Work to be completed :: The expected output is a copy of every line in the records with the string "handshake".

Records for the task ::
—————

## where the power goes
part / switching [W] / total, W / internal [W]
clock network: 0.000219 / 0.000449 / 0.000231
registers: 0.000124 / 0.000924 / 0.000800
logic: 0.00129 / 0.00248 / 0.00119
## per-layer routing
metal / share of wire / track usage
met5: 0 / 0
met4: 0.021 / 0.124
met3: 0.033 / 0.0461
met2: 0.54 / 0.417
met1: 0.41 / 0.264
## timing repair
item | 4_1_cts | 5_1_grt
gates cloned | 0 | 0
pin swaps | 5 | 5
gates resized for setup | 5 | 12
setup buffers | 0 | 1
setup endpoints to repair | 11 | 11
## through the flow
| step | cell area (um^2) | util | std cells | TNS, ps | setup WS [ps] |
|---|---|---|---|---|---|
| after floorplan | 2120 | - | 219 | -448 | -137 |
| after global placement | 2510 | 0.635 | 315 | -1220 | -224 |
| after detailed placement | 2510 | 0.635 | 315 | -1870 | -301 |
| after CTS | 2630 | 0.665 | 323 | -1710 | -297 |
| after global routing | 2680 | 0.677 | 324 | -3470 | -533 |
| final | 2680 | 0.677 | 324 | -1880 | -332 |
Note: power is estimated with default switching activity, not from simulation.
<file path="src/rtl/mpq_cmd_seq_if.sv">
// Host-side command handshake and engine-side dispatch bus for mpq_cmd_seq.
// The master modport is the environment (host plus engine); the slave modport is the sequencer.
interface mpq_cmd_seq_if #(
   parameter int DATA_WIDTH = 8
);
   logic                  host_valid;
   logic [2:0]            host_cmd;
   logic [7:0]            host_index;
   logic [DATA_WIDTH-1:0] host_value;
   logic                  host_ready;
   logic                  busy;
   logic                  cmd_valid;
   logic [2:0]            cmd;
   logic [7:0]            index;
   logic [DATA_WIDTH-1:0] value;

   modport master (
      output host_valid, host_cmd, host_index, host_value, busy,
      input  host_ready, cmd_valid, cmd, index, value
   );

   modport slave (
      input  host_valid, host_cmd, host_index, host_value, busy,
      output host_ready, cmd_valid, cmd, index, value
   );
endinterface

</file>
<file path="src/rtl/mpq_cmd_seq.sv">
// Command FIFO plus dispatch FSM feeding a priority-queue engine one command at a time,
// pacing each dispatch on the engine's busy rise/fall acknowledge.
module mpq_cmd_seq #(
   parameter int DATA_WIDTH = 8,
   parameter int DEPTH      = 4
) (
   input  logic                   clk,
   input  logic                   rst,
   mpq_cmd_seq_if.slave           bus,
   output logic [$clog2(DEPTH):0] fifo_count,
   output logic                   cmd_err,
   output logic [15:0]            issued_cnt
);
   localparam int PTR_W = $clog2(DEPTH);
   localparam int CNT_W = PTR_W + 1;
   localparam int ENT_W = 3 + 8 + DATA_WIDTH;
   localparam logic [CNT_W-1:0] DEPTH_C = CNT_W'(DEPTH);

   typedef enum logic [1:0] {
      IDLE    = 2'd0,
      ISSUE   = 2'd1,
      WAIT_HI = 2'd2,
      WAIT_LO = 2'd3
   } state_t;

   state_t                state_q, state_d;
   logic [ENT_W-1:0]      mem_q [DEPTH];
   logic [PTR_W-1:0]      wr_ptr_q, wr_ptr_d;
   logic [PTR_W-1:0]      rd_ptr_q, rd_ptr_d;
   logic [CNT_W-1:0]      count_q, count_d;
   logic                  cmd_valid_q, cmd_valid_d;
   logic [2:0]            cmd_q, cmd_d;
   logic [7:0]            index_q, index_d;
   logic [DATA_WIDTH-1:0] value_q, value_d;
   logic                  cmd_err_q, cmd_err_d;
   logic [15:0]           issued_q, issued_d;
   logic                  ready_s, push_s, store_s, pop_s;
   logic [ENT_W-1:0]      head_s;

   assign ready_s = (count_q < DEPTH_C);
   assign push_s  = bus.host_valid && ready_s;
   // Illegal codes still complete the handshake so the host never stalls on them.
   assign store_s = push_s && (bus.host_cmd <= 3'd4);
   assign head_s  = mem_q[rd_ptr_q];

   // Next-state, dispatch and FIFO bookkeeping.
   always_comb begin
      state_d     = state_q;
      cmd_valid_d = 1'b0;
      cmd_d       = cmd_q;
      index_d     = index_q;
      value_d     = value_q;
      issued_d    = issued_q;
      cmd_err_d   = push_s && !store_s;
      pop_s       = 1'b0;

      case (state_q)
         IDLE: begin
            if ((count_q != {CNT_W{1'b0}}) && !bus.busy) begin
               state_d                   = ISSUE;
               pop_s                     = 1'b1;
               cmd_valid_d               = 1'b1;
               {cmd_d, index_d, value_d} = head_s;
               issued_d                  = issued_q + 16'd1;
            end else begin
               state_d = IDLE;
            end
         end
         ISSUE:   state_d = WAIT_HI;
         WAIT_HI: begin
            if (bus.busy) state_d = WAIT_LO;
            else          state_d = WAIT_HI;
         end
         WAIT_LO: begin
            if (!bus.busy) state_d = IDLE;
            else           state_d = WAIT_LO;
         end
         default: state_d = IDLE;
      endcase

      if (store_s) wr_ptr_d = wr_ptr_q + PTR_W'(1'b1);
      else         wr_ptr_d = wr_ptr_q;
      if (pop_s)   rd_ptr_d = rd_ptr_q + PTR_W'(1'b1);
      else         rd_ptr_d = rd_ptr_q;

      case ({store_s, pop_s})
         2'b10:   count_d = count_q + CNT_W'(1'b1);
         2'b01:   count_d = count_q - CNT_W'(1'b1);
         default: count_d = count_q;
      endcase
   end

   // State and output registers with synchronous reset.
   always_ff @(posedge clk) begin
      if (rst) begin
         state_q     <= IDLE;
         wr_ptr_q    <= {PTR_W{1'b0}};
         rd_ptr_q    <= {PTR_W{1'b0}};
         count_q     <= {CNT_W{1'b0}};
         cmd_valid_q <= 1'b0;
         cmd_q       <= 3'd0;
         index_q     <= 8'd0;
         value_q     <= {DATA_WIDTH{1'b0}};
         cmd_err_q   <= 1'b0;
         issued_q    <= 16'd0;
      end else begin
         state_q     <= state_d;
         wr_ptr_q    <= wr_ptr_d;
         rd_ptr_q    <= rd_ptr_d;
         count_q     <= count_d;
         cmd_valid_q <= cmd_valid_d;
         cmd_q       <= cmd_d;
         index_q     <= index_d;
         value_q     <= value_d;
         cmd_err_q   <= cmd_err_d;
         issued_q    <= issued_d;
      end
   end

   // FIFO storage; contents are never cleared, the pointers define validity.
   always_ff @(posedge clk) begin
      if (!rst && store_s) begin
         mem_q[wr_ptr_q] <= {bus.host_cmd, bus.host_index, bus.host_value};
      end
   end

   assign bus.host_ready = ready_s;
   assign bus.cmd_valid  = cmd_valid_q;
   assign bus.cmd        = cmd_q;
   assign bus.index      = index_q;
   assign bus.value      = value_q;
   assign fifo_count     = count_q;
   assign cmd_err        = cmd_err_q;
   assign issued_cnt     = issued_q;
endmodule

</file>
<file path="src/flat_wrapper.sv">
// flat-port wrapper written by rule: the top's interface ports become plain ports
module mpq_cmd_seq_flat 
#(
   parameter int DATA_WIDTH = 8,
   parameter int DEPTH      = 4
)
  (clk, rst, fifo_count, cmd_err, issued_cnt, bus_host_valid, bus_host_cmd, bus_host_index, bus_host_value, bus_busy, bus_host_ready, bus_cmd_valid, bus_cmd, bus_index, bus_value);
  mpq_cmd_seq_if #(.DATA_WIDTH(DATA_WIDTH)) bus_i ();
  input  logic clk;
  input  logic rst;
  output logic [$clog2(DEPTH):0] fifo_count;
  output logic cmd_err;
  output logic [15:0] issued_cnt;
  input wire logic [$bits(bus_i.host_valid)-1:0] bus_host_valid;
  input wire logic [$bits(bus_i.host_cmd)-1:0] bus_host_cmd;
  input wire logic [$bits(bus_i.host_index)-1:0] bus_host_index;
  input wire logic [$bits(bus_i.host_value)-1:0] bus_host_value;
  input wire logic [$bits(bus_i.busy)-1:0] bus_busy;
  output wire logic [$bits(bus_i.host_ready)-1:0] bus_host_ready;
  output wire logic [$bits(bus_i.cmd_valid)-1:0] bus_cmd_valid;
  output wire logic [$bits(bus_i.cmd)-1:0] bus_cmd;
  output wire logic [$bits(bus_i.index)-1:0] bus_index;
  output wire logic [$bits(bus_i.value)-1:0] bus_value;
  assign bus_i.host_valid = bus_host_valid;
  assign bus_i.host_cmd = bus_host_cmd;
  assign bus_i.host_index = bus_host_index;
  assign bus_i.host_value = bus_host_value;
  assign bus_i.busy = bus_busy;
  assign bus_host_ready = bus_i.host_ready;
  assign bus_cmd_valid = bus_i.cmd_valid;
  assign bus_cmd = bus_i.cmd;
  assign bus_index = bus_i.index;
  assign bus_value = bus_i.value;
  mpq_cmd_seq #(.DATA_WIDTH(DATA_WIDTH), .DEPTH(DEPTH)) u_core (.clk(clk), .rst(rst), .bus(bus_i), .fifo_count(fifo_count), .cmd_err(cmd_err), .issued_cnt(issued_cnt));
endmodule
</file>
**src/rtl/recip_mul_arbiter.sv**
```systemverilog
// Round-robin sequencer that shares one external reciprocal-scaling multiplier
// among four requesters. Each transaction goes grant -> multiply -> response.
module recip_mul_arbiter #(
  parameter int NREQ = 4
) (
  input  logic                 clk,
  input  logic                 rst_n,
  input  logic [NREQ-1:0]      req_valid,
  input  logic [16*NREQ-1:0]   req_xncn,
  input  logic [16*NREQ-1:0]   req_onebyn,
  output logic [NREQ-1:0]      req_ready,
  output logic [15:0]          mul_xncn,
  output logic [15:0]          mul_onebyn,
  input  logic [23:0]          mul_op,
  output logic                 rsp_valid,
  output logic [1:0]           rsp_id,
  output logic [23:0]          rsp_op,
  input  logic                 rsp_ready,
  output logic                 busy,
  output logic [15:0]          ops_done
);

  typedef enum logic [1:0] {
    IDLE,
    MUL,
    RESP
  } arbState_e;

  arbState_e   state;
  logic [1:0]  rrPtr;
  logic [1:0]  grantIdx;
  logic        grantAny;
  logic [1:0]  candIdx;
  logic [15:0] xncnLane [NREQ];
  logic [15:0] onebynLane [NREQ];

  genvar gi;
  generate
    for (gi = 0; gi < NREQ; gi++) begin : gLane
      assign xncnLane[gi]   = req_xncn[16*gi +: 16];
      assign onebynLane[gi] = req_onebyn[16*gi +: 16];
    end
  endgenerate

  // Walk offsets from the far end so the valid requester nearest rrPtr wins.
  always_comb begin
    grantAny = 1'b0;
    grantIdx = rrPtr;
    candIdx  = '0;
    for (int k = NREQ - 1; k >= 0; k--) begin
      candIdx = rrPtr + 2'(k);
      if (req_valid[candIdx]) begin
        grantAny = 1'b1;
        grantIdx = candIdx;
      end
    end
  end

  // The accept pulse must be the same cycle the operands are latched, so it is
  // decoded from the state; gating with rst_n keeps it low while in reset.
  always_comb begin
    req_ready = '0;
    if (rst_n && state == IDLE && grantAny) begin
      req_ready[grantIdx] = 1'b1;
    end
  end

  assign busy = (state != IDLE);

  always_ff @(posedge clk or negedge rst_n) begin
    if (!rst_n) begin
      state      <= IDLE;
      rrPtr      <= '0;
      mul_xncn   <= '0;
      mul_onebyn <= '0;
      rsp_valid  <= 1'b0;
      rsp_id     <= '0;
      rsp_op     <= '0;
      ops_done   <= '0;
    end else begin
      case (state)
        IDLE: begin
          if (grantAny) begin
            mul_xncn   <= xncnLane[grantIdx];
            mul_onebyn <= onebynLane[grantIdx];
            rsp_id     <= grantIdx;
            rrPtr      <= grantIdx + 2'd1;
            state      <= MUL;
          end
        end
        MUL: begin
          rsp_op    <= mul_op;
          rsp_valid <= 1'b1;
          state     <= RESP;
        end
        RESP: begin
          if (rsp_ready) begin
            rsp_valid <= 1'b0;
            ops_done  <= ops_done + 16'd1;
            state     <= IDLE;
          end
        end
        default: state <= IDLE;
      endcase
    end
  end

endmodule

```
**config.mk**
```make
export PLATFORM = sky130hd
export DESIGN_NAME = recip_mul_arbiter
export DESIGN_NICKNAME = d
export VERILOG_FILES = /design/src/rtl/recip_mul_arbiter.sv
export SDC_FILE = /design/constraint.sdc
export NUM_CORES = 1
export LEC_CHECK = 0
export BUFFER_PORTS_ARGS = -buffer_cell sky130_fd_sc_hd__buf_2
export CORE_UTILIZATION = 35
export DETAILED_ROUTE_END_ITERATION = 6
export GPL_TIMING_DRIVEN = 0
export HOLD_SLACK_MARGIN = 0.05
export PLACE_DENSITY = 0.67
export SLEW_MARGIN = 20
export SYNTH_ARGS = -nofsm -noshare
export SYNTH_HDL_FRONTEND = slang
export SYNTH_SLANG_ARGS = --single-unit
```
**constraint.sdc**
```tcl
create_clock -name clk -period 3.85 [get_ports clk]
set_input_delay 0.77 -clock clk [delete_from_list [all_inputs] [get_ports clk]]
set_output_delay 0.77 -clock clk [all_outputs]
set_load 0.02 [all_outputs]
```
Yosys cells after proc, flatten, opt, wreduce, memory -nomap -nowiden
Index checks and enable logic that the tools add are counted.

operators by class
  add/sub/neg operators = 5
  $lt $le $gt $ge = 7
  equality and inequality tests = 4
  mux-type cells = 30
  bitwise operators = 1
  reductions and logical operators = 10

operators by type and width
  kind                                                                count
  binary-select mux 16 bit (select 2 bit)                             2
  2-to-1 mux 16 bit                                                   4
  adder 16 x 1 -> 16 bit (second input constant)                      1
  less-than comparator 2 x 3 -> 1 bit (second input constant)         5
  2-to-1 mux 2 bit                                                    6
  2-to-1 mux 1 bit                                                    10
  binary-select mux 1 bit (select 2 bit)                              4
  AND reduction 2 bit                                                 4
  one-hot mux 2 bit (3 select lines)                                  1
  adder 2 x 1 -> 2 bit (second input constant)                        2
  adder 2 bit (second input constant)                                 2
  2-to-1 mux 4 bit                                                    1
  inequality test 2 bit (second input constant)                       2
  nonzero test 2 bit                                                  2
  greater-or-equal comparator 3 bit (second input constant)           1
  logical AND 1 bit                                                   3
  NOT 2 -> 3 bit                                                      1
  demux 1 bit (select 2 bit)                                          1
  equality test 2 x 1 -> 1 bit (second input constant)                1
  equality test 2 bit (second input constant)                         1
  greater-or-equal comparator 2 x 1 -> 1 bit (second input constant)  1
  logical NOT 2 bit                                                   1
  one-hot mux 1 bit (2 select lines)                                  1

word-level totals
  bits in registers = 79
  bits of input ports = 159
  output and inout port bits = 80
  logic and storage cells = 65

Depth between registers and ports, before layout
  depth in word-level cells = 12
  mapped depth = 8
  depth with buffers taken out = 6

Worst setup path before layout
OpenSTA, ideal clock, no wires.

  kind = in2out
  start = input port req_valid[3]
  end = output port req_ready[2]
  data arrival time = 2.033 ns
  data required time = 3.080 ns
  path slack = 1.047 ns
  cell stages on the path = 4
  path buffers = 0
  cells stage by stage = and3b_1 a2111o_1 and2_1 nor3b_1

between the ends
  longest elaborated chain between the ends = 11
  elaborated cells between the ends (all ways) = 23
  those cells by class = order compare (2); mux (19); reduce/logical (2)

ends and longest elaborated chain
  item                                                                                                                            RTL line  RTL
  start, declared                                                                                                                 8         input logic [NREQ-1:0] req_valid,
  binary-select mux 1 bit (select 2 bit)                                                                                          52        if (req_valid[candIdx]) begin
  2-to-1 mux 1 bit (implied by the code)                                                                                          52
  2-to-1 mux 2 bit (4 in series)                                                                                                  52
  less-than comparator 2 x 3 -> 1 bit (implied by the code) / greater-or-equal comparator 2 x 1 -> 1 bit (equally long branches)  64        req_ready[grantIdx] = 1'b1;
  logical AND 1 bit (implied by the code)                                                                                         64
  2-to-1 mux 1 bit (implied by the code)                                                                                          64
  demux 1 bit (select 2 bit)                                                                                                      64
  2-to-1 mux 4 bit (*)                                                                                                            63        if (rst_n && state == IDLE && grantAny) begin
  end, declared                                                                                                                   11        output logic [NREQ-1:0] req_ready,

Every way passes the cells marked *; elsewhere a longest branch is shown, timed or not. The select of a mux whose other input is x is not followed.

Worst setup path in the final report
  start = input port req_valid[0]
  end = output port req_ready[1]

The elaborated chain is that of the path after synthesis.

==> impl_metrics.tcl <==
set metrics [dict create \
    yosysTopAreaCell "dfrtp_1" \
    cellInternalPower_w 0.002623 \
    reg2reg_from "rrPtr[1]" \
    cp.required_ps 3080 \
    dieArea_um2 11910 \
    crit_arrival_ps 2140 \
    rsz0062_at_grt "false" \
    clk_pin_slew_ps 70 \
    htree_levels 3 \
    finalSetupTns_ps 0 \
    antennaDiodeCount 0 \
    cp_max_fo 10 \
    io_buffers 238 \
    ys.flop_type "dfrtp_1" \
    grt_overflow 0 \
    wl_per_cell_um 15.46 \
    drcViolationCount 0 \
    critPathCapture "req_ready[1]" \
    vias 3619 \
    timing.rr.end "mul_xncn[7]" \
    synth_warnings 0 \
    met2_usage 0.3374 \
    p_sw_w 0.001955 \
    cp-start-kind "input pin" \
    setup_viol 0 \
    netlist_area_um2 4018 \
    combinationalPowerShare 0.515 \
    syn2layout_area_growth_pct 41.73 \
    rrSetupSlack_ps 1980 \
    met3_usage 0.03228 \
    cts_tree "built" \
    cpMaxStageDelayCell "o21ai_1" \
    nets 747 \
    p_leak_nw 2.995 \
    post_cts_buffers 0 \
    hpwl_um 8934 \
    place_ws_ps 913.1 \
    cts_hold_buffers 0 \
    fin_ws_ps 944.7 \
    clockRootBuffer "clkbuf_16" \
    fmax_ghz 0.3442 \
    worstSetupPathType "input pin to output port" \
    crit_path_max_incr_delay_ps 210 \
    maxCapViolCount 0 \
    wirelength_um 11320 \
    antenna_found_initial 1 \
    first_pass_iters 4 \
    die_h_um 109.1 \
    hold_violations 0 \
    async_flop_share 1.000 \
    crit_chain "buf_2 > nor2b_2 > o21ai_1 > nand3_1 > buf_2 > buf_2 > nor3_1 > buf_2" \
    vdd_ir_drop_max_uv 365.7 \
    synth_edf_count 0 \
    fin_crit_sh 0.7546 \
    grt_use_met1 0.2252 \
    slew_viol_final 0 \
    power_frac_clock 0.181 \
    synth.top_cells.by_count "79 x dfrtp_1, 63 x mux2i_1, 44 x nand2_1" \
    crit_top_cell "buf_2" \
    core_area_um2 11030 \
    pin_count 239 \
    grt_pass1_vias 3537 \
    cp-end-kind "output port" \
    critPathLaunch "req_valid[0]" \
    cts_max_path_buffers 2 \
    drive_gt1_frac 0.5304 \
    clock_latency_ps 340 \
    worstMarginPinSlew_ps 633.9 \
    synth_seq_cells 79 \
    synth_top_area_frac 0.4921 \
    drt_iter0_markers 116 \
    chipWidth_um 109.1 \
    synthCells 337 \
    num_rows 38 \
    clkSinkCount 79 \
    r2r_cells 7 \
    grt_pass1_wl_um 17210 \
    placedCellCount 716 \
    cts_buffers 9 \
    synth_most_common_cell "dfrtp_1" \
    top_usage_layer "met2" \
    hold_class "input pin to async pin" \
    synthTopCellsByArea "dfrtp_1 49%, mux2i_1 16%, mux2_2 6.7%" \
    ant_nets 0 \
    initial_core_util 0.3642 \
    power.density_nw_per_um2 804.0 \
    ys_seq_area_frac 0.4921 \
    ys_types 41 \
    period_minus_slack_ps 2905 \
    stdcell_count 732 \
    maxSlewHeadroom 0.5774 \
    avgViaCountPerCell 4.944 \
    cts_resized 0 \
    seqPwrFrac 0.304 \
    syn_avg_cell_area_um2 11.92 \
    grt_util_all_layers 0.1895 \
    skew_ps 6.092 \
    synth_nets 497 \
    routabilityCongestion 0.7538 \
    grt_max_degree 49 \
    outcome "finished clean" \
    sw_frac_of_total 0.4270 \
]
[placed cells by master, fill, tap and decap left out, types with 7 or more instances in the layout]
cell type	instances
mux2_2	24
nand3_1	9
nand2_1	44
clkbuf_16	9
nor2_1	7
buf_2	248
mux2i_1	63
xnor2_1	14
o221ai_1	21
dfrtp_1	79
o221ai_2	10
[worst max-delay path, delay by kind of cell]
kind	cells	cell delay [ps]
AND/OR/NAND/NOR	3	460
AO/OA/AOI/OAI	1	210
buffers and inverters	4	680
[per-layer routing]
layer,routed length [um],vias up
li1,-,1732
met1,4674,1740
met2,5852,136
met3,636,11
met4,154,0
met5,0,-
[final cells by class]
cell class	instances	area, um2
Fill cell	1002	5336
Multi-Input combinational cell	234	1896
Buffer	21	133.9
Tap cell	140	175.2
Inverter	3	11.26
Sequential cell	79	1977
Clock buffer	9	225.2
Clock inverter	7	62.56
Timing Repair Buffer	239	1214
[how the worst min path moves through the flow]
| stage | end | depth (start not counted) | slack (ps) |
|---|---|---|---|
| after floorplan | mul_onebyn[0] | 0 | 470 |
| after global placement | rsp_id[1] | 2 | 460 |
| after detailed placement | rsp_id[0] | 1 | 460 |
| after CTS | rsp_op[7] | 1 | 470 |
| after global routing | ops_done[15] | 1 | 490 |
| final | rsp_op[7] | 1 | 460 |
[sequential cells by signal (all words and copies together), names as in the netlist]
name	cells
rrPtr	2
ops_done	16
state	2
rsp_id	2
mul_xncn	16
rsp_valid	1
rsp_op	24
mul_onebyn	16
[power by group through the flow]
stage | registers [W] | logic, W | clock network [W]
final | 0.00139 | 0.00236 | 0.000829
after global routing | 0.00144 | 0.00255 | 0.000890
after CTS | 0.00139 | 0.00240 | 0.000852
after detailed placement | 0.00140 | 0.00240 | 0
after global placement | 0.00139 | 0.00235 | 0
after floorplan | 0.00180 | 0.00122 | 0
[kinds of logic (layout without fill, tap and decap cells)]
family	count (synthesis)	in the layout	share of synthesized area
muxes	87	87	0.2242
adders and majority gates	1	1	0.003114
and+or+nand+nor	86	86	0.1037
buffers and inverters	24	279	0.03613
AOI/OAI and AO/OA	44	44	0.1059
xor gates and xnor gates	16	16	0.03488
DFF	79	79	0.4921
[per-stage QoR]
step                      power [W]    util  hold slack [ps]  cell area (um2)
after global placement     0.003734  0.4881            456.5             5384
after detailed placement   0.003800  0.4901            462.6             5406
after CTS                  0.004641  0.5162            471.7             5694
final                      0.004578  0.5162            457.1             5694
after floorplan            0.003020       -            474.4             4018
after global routing       0.004884  0.5162            491.7             5694
Power figures use the tool's default switching activity.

—————

Problem solution ::
// Host-side command handshake and engine-side dispatch bus for mpq_cmd_seq.
   // Illegal codes still complete the handshake so the host never stalls on them.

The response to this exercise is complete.